Return exactly the lines that run from the one with "adcr_sync_mode_t;" to the last line of the entries below, both included, and nothing else.

[GIVEN DATA Boundary: Start]

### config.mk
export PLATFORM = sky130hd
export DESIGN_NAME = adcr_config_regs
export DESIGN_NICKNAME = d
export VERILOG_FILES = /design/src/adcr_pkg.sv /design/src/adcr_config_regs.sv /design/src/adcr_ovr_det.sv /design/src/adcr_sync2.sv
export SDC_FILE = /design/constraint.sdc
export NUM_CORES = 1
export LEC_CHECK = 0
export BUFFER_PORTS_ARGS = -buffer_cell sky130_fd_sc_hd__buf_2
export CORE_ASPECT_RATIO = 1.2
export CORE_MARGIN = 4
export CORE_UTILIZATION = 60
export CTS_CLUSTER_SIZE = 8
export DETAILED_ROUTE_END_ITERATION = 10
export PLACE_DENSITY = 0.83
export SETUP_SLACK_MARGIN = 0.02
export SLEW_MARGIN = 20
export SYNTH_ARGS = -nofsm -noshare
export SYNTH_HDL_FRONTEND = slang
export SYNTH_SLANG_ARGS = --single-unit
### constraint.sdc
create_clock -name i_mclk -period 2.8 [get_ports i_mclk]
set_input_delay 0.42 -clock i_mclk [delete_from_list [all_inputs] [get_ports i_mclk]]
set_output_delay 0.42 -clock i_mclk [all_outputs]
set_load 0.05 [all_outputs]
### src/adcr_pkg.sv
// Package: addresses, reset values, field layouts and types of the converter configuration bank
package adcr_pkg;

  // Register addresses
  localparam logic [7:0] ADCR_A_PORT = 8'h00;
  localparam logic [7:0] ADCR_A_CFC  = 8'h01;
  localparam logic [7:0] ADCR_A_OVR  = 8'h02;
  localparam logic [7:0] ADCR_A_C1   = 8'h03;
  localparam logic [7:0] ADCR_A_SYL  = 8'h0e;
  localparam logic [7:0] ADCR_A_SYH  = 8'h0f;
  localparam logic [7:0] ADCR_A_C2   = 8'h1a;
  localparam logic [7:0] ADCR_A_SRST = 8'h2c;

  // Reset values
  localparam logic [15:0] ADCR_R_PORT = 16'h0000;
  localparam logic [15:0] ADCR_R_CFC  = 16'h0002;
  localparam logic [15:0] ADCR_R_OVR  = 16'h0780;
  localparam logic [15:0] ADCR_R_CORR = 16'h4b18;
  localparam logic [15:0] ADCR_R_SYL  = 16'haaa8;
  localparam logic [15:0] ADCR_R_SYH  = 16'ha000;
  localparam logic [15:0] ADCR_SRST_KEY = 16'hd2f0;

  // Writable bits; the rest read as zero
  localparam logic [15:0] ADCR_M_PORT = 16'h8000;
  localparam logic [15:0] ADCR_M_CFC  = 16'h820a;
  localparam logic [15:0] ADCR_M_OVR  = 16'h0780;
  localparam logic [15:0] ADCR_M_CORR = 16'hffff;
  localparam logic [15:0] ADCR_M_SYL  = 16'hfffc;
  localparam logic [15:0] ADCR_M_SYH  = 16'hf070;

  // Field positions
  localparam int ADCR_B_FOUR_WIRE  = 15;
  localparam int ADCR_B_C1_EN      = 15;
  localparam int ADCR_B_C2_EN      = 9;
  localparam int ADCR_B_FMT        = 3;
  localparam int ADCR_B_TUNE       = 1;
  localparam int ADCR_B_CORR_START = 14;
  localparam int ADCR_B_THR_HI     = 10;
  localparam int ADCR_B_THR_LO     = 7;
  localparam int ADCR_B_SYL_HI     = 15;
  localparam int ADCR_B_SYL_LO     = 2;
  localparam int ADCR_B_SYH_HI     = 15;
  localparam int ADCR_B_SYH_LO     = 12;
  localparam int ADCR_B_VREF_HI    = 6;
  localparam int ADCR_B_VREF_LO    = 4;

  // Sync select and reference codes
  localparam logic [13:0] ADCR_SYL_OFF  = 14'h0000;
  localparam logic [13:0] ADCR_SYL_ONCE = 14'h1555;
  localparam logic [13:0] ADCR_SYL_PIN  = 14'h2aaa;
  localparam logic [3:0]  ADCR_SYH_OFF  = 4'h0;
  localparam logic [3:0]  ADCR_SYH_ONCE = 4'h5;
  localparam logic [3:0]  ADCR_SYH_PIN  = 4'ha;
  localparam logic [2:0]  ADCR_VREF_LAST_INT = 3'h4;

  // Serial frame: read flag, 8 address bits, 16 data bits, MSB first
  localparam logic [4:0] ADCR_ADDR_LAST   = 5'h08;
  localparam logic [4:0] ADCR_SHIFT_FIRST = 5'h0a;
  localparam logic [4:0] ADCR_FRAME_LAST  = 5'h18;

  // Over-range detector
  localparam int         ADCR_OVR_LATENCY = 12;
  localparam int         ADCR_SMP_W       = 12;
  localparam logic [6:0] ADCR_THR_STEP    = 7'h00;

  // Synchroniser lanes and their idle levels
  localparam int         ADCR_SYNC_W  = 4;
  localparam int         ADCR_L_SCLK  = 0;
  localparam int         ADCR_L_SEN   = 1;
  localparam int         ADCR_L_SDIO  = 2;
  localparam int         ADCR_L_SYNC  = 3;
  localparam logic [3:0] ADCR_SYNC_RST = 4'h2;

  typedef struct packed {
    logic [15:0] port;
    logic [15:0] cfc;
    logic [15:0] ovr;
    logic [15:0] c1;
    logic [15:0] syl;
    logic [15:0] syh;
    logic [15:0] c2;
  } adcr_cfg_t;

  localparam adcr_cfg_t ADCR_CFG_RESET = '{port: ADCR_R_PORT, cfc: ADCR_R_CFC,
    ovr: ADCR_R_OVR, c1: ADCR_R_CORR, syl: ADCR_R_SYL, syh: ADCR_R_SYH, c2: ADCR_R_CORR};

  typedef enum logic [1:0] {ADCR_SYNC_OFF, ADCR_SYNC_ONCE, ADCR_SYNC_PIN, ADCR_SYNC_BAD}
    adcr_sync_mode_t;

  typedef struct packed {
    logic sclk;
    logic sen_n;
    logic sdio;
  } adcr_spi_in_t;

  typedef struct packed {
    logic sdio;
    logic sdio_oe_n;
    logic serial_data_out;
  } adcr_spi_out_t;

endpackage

[GIVEN DATA Boundary: End]

• _PROBLEM SOLUTION_
    adcr_sync_mode_t;

  typedef struct packed {
    logic sclk;
    logic sen_n;
    logic sdio;
  } adcr_spi_in_t;

  typedef struct packed {
    logic sdio;
    logic sdio_oe_n;
    logic serial_data_out;
  } adcr_spi_out_t;

endpackage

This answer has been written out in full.